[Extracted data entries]
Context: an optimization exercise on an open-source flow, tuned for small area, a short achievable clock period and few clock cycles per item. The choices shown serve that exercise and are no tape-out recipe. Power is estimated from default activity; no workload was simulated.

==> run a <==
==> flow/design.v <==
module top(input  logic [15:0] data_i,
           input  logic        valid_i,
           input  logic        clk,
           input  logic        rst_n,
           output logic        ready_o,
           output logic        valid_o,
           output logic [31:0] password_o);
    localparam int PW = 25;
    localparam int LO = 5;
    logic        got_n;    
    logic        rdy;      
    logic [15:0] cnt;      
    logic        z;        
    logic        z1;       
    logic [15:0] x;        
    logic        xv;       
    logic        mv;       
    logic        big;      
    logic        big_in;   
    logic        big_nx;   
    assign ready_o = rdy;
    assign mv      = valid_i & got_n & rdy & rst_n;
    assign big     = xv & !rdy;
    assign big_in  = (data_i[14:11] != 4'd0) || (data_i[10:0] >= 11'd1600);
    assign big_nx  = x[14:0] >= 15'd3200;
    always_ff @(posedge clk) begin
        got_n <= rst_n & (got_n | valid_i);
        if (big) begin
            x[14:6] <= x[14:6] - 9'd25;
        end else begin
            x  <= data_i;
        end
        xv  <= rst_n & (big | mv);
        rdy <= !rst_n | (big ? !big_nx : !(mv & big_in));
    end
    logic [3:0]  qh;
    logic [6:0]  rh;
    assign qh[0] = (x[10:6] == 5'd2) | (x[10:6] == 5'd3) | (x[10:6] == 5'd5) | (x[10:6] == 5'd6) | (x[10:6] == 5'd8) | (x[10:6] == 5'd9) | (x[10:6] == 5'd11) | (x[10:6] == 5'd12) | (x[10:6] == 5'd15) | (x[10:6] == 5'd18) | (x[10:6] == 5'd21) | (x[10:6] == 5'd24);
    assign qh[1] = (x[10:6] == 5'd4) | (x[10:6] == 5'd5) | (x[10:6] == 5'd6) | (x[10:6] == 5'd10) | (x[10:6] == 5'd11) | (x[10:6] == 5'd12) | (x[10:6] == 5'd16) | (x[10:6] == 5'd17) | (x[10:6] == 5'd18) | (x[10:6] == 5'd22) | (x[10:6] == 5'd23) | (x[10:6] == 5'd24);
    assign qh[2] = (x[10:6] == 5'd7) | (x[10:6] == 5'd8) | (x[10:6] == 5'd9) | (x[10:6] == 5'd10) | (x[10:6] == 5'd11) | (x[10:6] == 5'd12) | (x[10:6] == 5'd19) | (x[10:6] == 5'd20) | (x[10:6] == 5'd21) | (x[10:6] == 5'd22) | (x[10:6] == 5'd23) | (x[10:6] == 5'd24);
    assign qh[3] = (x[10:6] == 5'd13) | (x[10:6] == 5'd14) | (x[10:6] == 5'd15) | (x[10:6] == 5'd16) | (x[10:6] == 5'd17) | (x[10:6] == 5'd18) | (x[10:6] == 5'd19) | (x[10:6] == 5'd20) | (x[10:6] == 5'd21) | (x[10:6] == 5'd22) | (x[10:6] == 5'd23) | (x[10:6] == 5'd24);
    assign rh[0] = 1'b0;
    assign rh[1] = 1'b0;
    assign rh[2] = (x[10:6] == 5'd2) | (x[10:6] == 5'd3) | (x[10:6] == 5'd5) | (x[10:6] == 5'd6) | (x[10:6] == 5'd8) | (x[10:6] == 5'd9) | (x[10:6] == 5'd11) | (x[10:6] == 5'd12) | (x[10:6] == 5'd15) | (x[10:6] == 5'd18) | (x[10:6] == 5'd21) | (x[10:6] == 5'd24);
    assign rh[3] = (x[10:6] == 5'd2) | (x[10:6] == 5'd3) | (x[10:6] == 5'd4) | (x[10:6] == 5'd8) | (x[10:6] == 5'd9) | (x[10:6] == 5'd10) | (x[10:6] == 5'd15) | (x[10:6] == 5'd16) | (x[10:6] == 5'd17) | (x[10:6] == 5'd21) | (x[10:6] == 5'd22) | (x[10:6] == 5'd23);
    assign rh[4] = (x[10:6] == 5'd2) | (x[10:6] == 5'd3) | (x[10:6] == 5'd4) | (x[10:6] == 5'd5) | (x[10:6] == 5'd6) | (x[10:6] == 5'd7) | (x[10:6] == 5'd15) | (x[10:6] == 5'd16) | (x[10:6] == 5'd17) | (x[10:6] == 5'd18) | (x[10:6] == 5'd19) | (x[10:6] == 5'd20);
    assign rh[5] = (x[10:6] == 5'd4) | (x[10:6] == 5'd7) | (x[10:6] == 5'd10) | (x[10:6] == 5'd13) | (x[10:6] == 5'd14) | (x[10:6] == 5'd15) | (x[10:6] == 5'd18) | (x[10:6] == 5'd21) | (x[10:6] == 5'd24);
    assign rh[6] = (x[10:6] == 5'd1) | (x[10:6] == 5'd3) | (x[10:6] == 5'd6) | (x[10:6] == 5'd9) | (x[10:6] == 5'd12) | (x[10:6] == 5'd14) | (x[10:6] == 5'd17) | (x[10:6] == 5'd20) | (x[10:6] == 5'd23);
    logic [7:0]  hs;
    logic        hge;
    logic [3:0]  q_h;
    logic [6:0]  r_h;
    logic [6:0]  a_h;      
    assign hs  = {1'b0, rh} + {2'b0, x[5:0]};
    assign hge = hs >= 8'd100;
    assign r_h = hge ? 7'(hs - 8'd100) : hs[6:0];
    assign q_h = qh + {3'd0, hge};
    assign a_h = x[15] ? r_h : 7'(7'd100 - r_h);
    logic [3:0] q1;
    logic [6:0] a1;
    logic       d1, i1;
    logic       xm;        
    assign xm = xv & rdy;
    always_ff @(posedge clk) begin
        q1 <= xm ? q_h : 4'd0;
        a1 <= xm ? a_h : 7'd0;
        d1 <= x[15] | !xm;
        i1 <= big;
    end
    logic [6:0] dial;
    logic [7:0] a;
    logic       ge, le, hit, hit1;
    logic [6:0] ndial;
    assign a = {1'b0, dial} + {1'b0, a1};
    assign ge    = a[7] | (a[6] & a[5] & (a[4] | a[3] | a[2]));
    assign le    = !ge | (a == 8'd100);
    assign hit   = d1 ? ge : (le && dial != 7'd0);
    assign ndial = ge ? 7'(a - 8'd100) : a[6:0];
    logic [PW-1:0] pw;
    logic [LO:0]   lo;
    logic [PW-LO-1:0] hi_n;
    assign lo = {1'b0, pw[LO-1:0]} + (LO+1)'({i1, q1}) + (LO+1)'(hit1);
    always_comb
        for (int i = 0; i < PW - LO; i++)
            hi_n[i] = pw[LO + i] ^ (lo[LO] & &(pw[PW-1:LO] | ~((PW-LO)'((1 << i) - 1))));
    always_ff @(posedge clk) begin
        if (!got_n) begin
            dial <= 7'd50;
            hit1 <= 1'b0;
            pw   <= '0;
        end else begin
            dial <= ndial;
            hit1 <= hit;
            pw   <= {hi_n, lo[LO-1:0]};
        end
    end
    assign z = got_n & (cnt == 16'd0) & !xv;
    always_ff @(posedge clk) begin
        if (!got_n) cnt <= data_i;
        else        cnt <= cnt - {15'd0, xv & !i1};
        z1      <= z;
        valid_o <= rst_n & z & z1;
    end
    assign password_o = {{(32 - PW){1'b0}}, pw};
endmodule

◆ **WORK ORDER**
Each line in which the string "input" is found must be copied from the data.

◆ **TASK ANSWER**
module top(input  logic [15:0] data_i,
           input  logic        valid_i,
           input  logic        clk,
           input  logic        rst_n,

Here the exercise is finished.